Nature 415, 6875 doi: 10.1038/415987a

地上からの観測結果は、木星には、マイクロ波電波放射の2つの成分源があることを示していた。大気の熱放射と、木星の磁場中にらせんを描く高エネルギー電子によるシンクロトロン放射である。後に、現場観測によって、木星に高エネルギー電子放射線帯が存在することが確認され、その電子のエネルギーが最大20MeVであることを示す証拠が見つかった。ほとんどの放射線帯モデルは、より高いエネルギーの電子を予測しているものの、断熱放射拡散理論では、ほぼ20MeVまでのエネルギーについてしか説明できない。さらに高エネルギーの電子に対する明確な証拠はなかった。今回、我々は、最大50MeVのエネルギーをもつ電子の存在を確認できる、13.8GHzのシンクロトロン放射の観測結果を報告する。

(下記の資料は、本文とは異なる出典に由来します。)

[src/rtl/dmem_byte_responder_if.sv]
`default_nettype none
// ============================================================================
//  Module   : dmem_byte_responder_if
//  Purpose  : CPU data-side request/response bundle for the byte responder.
//  Revision : 1.0
// ============================================================================
interface dmem_byte_responder_if;
    logic        mem_read;
    logic [1:0]  mem_write;
    logic [31:0] address;
    logic [31:0] write_data;
    logic [31:0] read_data;
    logic        stall;

    modport master (
        output mem_read, mem_write, address, write_data,
        input  read_data, stall
    );

    modport slave (
        input  mem_read, mem_write, address, write_data,
        output read_data, stall
    );
endinterface
`default_nettype wire

[src/rtl/dmem_byte_responder.sv]
`default_nettype none
// ============================================================================
//  Module   : dmem_byte_responder
//  Purpose  : Serialises CPU word/half/byte data accesses onto an 8-bit SRAM.
//  Revision : 1.0
// ============================================================================
module dmem_byte_responder #(
    parameter int ADDR_W = 16
) (
    input  logic              clk,
    input  logic              rst,
    dmem_byte_responder_if.slave cpu,
    output logic              sram_cs,
    output logic              sram_we,
    output logic [ADDR_W-1:0] sram_addr,
    output logic [7:0]        sram_wdata,
    input  logic [7:0]        sram_rdata
);

    typedef enum logic [1:0] {
        IDLE   = 2'd0,
        ACCESS = 2'd1,
        WAIT   = 2'd2,
        DONE   = 2'd3
    } state_t;

    state_t            state, state_nx;
    logic [1:0]        cnt, cnt_nx;
    logic [1:0]        last;
    logic              is_write;
    logic [ADDR_W-1:0] base;
    logic [31:0]       wdata;
    logic              cs_nx, we_nx;
    logic [ADDR_W-1:0] addr_nx;
    logic [7:0]        wdata_nx;
    logic [1:0]        cap_idx;
    logic              req;
    logic [31-ADDR_W:0] unused_addr_hi;

    assign req            = cpu.mem_read | (cpu.mem_write != 2'b00);
    assign cpu.stall      = req & (state != DONE);
    assign cap_idx        = cnt - 2'd1;
    assign unused_addr_hi = cpu.address[31:ADDR_W];

    // SRAM controls are computed one cycle ahead so the byte for cnt is on the bus during ACCESS(cnt)
    always_comb begin
        state_nx = state;
        cnt_nx   = cnt;
        cs_nx    = 1'b0;
        we_nx    = 1'b0;
        addr_nx  = sram_addr;
        wdata_nx = sram_wdata;
        case (state)
            IDLE: begin
                if (req) begin
                    state_nx = ACCESS;
                    cnt_nx   = 2'd0;
                    cs_nx    = 1'b1;
                    we_nx    = (cpu.mem_write != 2'b00);
                    addr_nx  = cpu.address[ADDR_W-1:0];
                    wdata_nx = cpu.write_data[7:0];
                end
            end
            ACCESS: begin
                if (cnt == last) begin
                    state_nx = is_write ? DONE : WAIT;
                end else begin
                    cnt_nx   = cnt + 2'd1;
                    cs_nx    = 1'b1;
                    we_nx    = is_write;
                    addr_nx  = base + ADDR_W'(cnt_nx);
                    wdata_nx = wdata[{cnt_nx, 3'b000} +: 8];
                end
            end
            WAIT:    state_nx = DONE;
            default: state_nx = IDLE;
        endcase
    end

    always_ff @(posedge clk or negedge rst) begin
        if (!rst) begin
            state      <= IDLE;
            cnt        <= 2'd0;
            last       <= 2'd0;
            is_write   <= 1'b0;
            base       <= '0;
            wdata      <= 32'd0;
            sram_cs    <= 1'b0;
            sram_we    <= 1'b0;
            sram_addr  <= '0;
            sram_wdata <= 8'd0;
        end else begin
            state      <= state_nx;
            cnt        <= cnt_nx;
            sram_cs    <= cs_nx;
            sram_we    <= we_nx;
            sram_addr  <= addr_nx;
            sram_wdata <= wdata_nx;
            if (state == IDLE && req) begin
                is_write <= (cpu.mem_write != 2'b00);
                base     <= cpu.address[ADDR_W-1:0];
                wdata    <= cpu.write_data;
                case (cpu.mem_write)
                    2'b01:   last <= 2'd0;
                    2'b10:   last <= 2'd1;
                    default: last <= 2'd3;
                endcase
            end
        end
    end

    // Each load byte returns one cycle after its issue; the last one lands in WAIT
    always_ff @(posedge clk or negedge rst) begin
        if (!rst) begin
            cpu.read_data <= 32'd0;
        end else if (state == ACCESS && !is_write && cnt != 2'd0) begin
            cpu.read_data[{cap_idx, 3'b000} +: 8] <= sram_rdata;
        end else if (state == WAIT) begin
            cpu.read_data[31:24] <= sram_rdata;
        end
    end

endmodule
`default_nettype wire
[src/flat_wrapper.sv]
// flat-port wrapper written by rule: the top's interface ports become plain ports
module dmem_byte_responder_flat 
#(
    parameter int ADDR_W = 16
)
  (clk, rst, sram_cs, sram_we, sram_addr, sram_wdata, sram_rdata, cpu_mem_read, cpu_mem_write, cpu_address, cpu_write_data, cpu_read_data, cpu_stall);
  dmem_byte_responder_if cpu_i ();
  input  logic clk;
  input  logic rst;
  output logic sram_cs;
  output logic sram_we;
  output logic [ADDR_W-1:0] sram_addr;
  output logic [7:0] sram_wdata;
  input  logic [7:0] sram_rdata;
  input wire logic [$bits(cpu_i.mem_read)-1:0] cpu_mem_read;
  input wire logic [$bits(cpu_i.mem_write)-1:0] cpu_mem_write;
  input wire logic [$bits(cpu_i.address)-1:0] cpu_address;
  input wire logic [$bits(cpu_i.write_data)-1:0] cpu_write_data;
  output wire logic [$bits(cpu_i.read_data)-1:0] cpu_read_data;
  output wire logic [$bits(cpu_i.stall)-1:0] cpu_stall;
  assign cpu_i.mem_read = cpu_mem_read;
  assign cpu_i.mem_write = cpu_mem_write;
  assign cpu_i.address = cpu_address;
  assign cpu_i.write_data = cpu_write_data;
  assign cpu_read_data = cpu_i.read_data;
  assign cpu_stall = cpu_i.stall;
  dmem_byte_responder #(.ADDR_W(ADDR_W)) u_core (.clk(clk), .rst(rst), .cpu(cpu_i), .sram_cs(sram_cs), .sram_we(sram_we), .sram_addr(sram_addr), .sram_wdata(sram_wdata), .sram_rdata(sram_rdata));
endmodule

このデータは、カッシーニ探査機の木星への接近通過の際に集められた。これらの高エネルギー電子は、エネルギーを電子に移すことのできるプラズマ波との相互作用を通して、繰り返し加速されたものと思われる。我々のデータとモデルの諸結果とを予備的に比較したところ、20MeV未満のエネルギーをもつ電子の数が、これまで考えられていたより多いことが示唆される。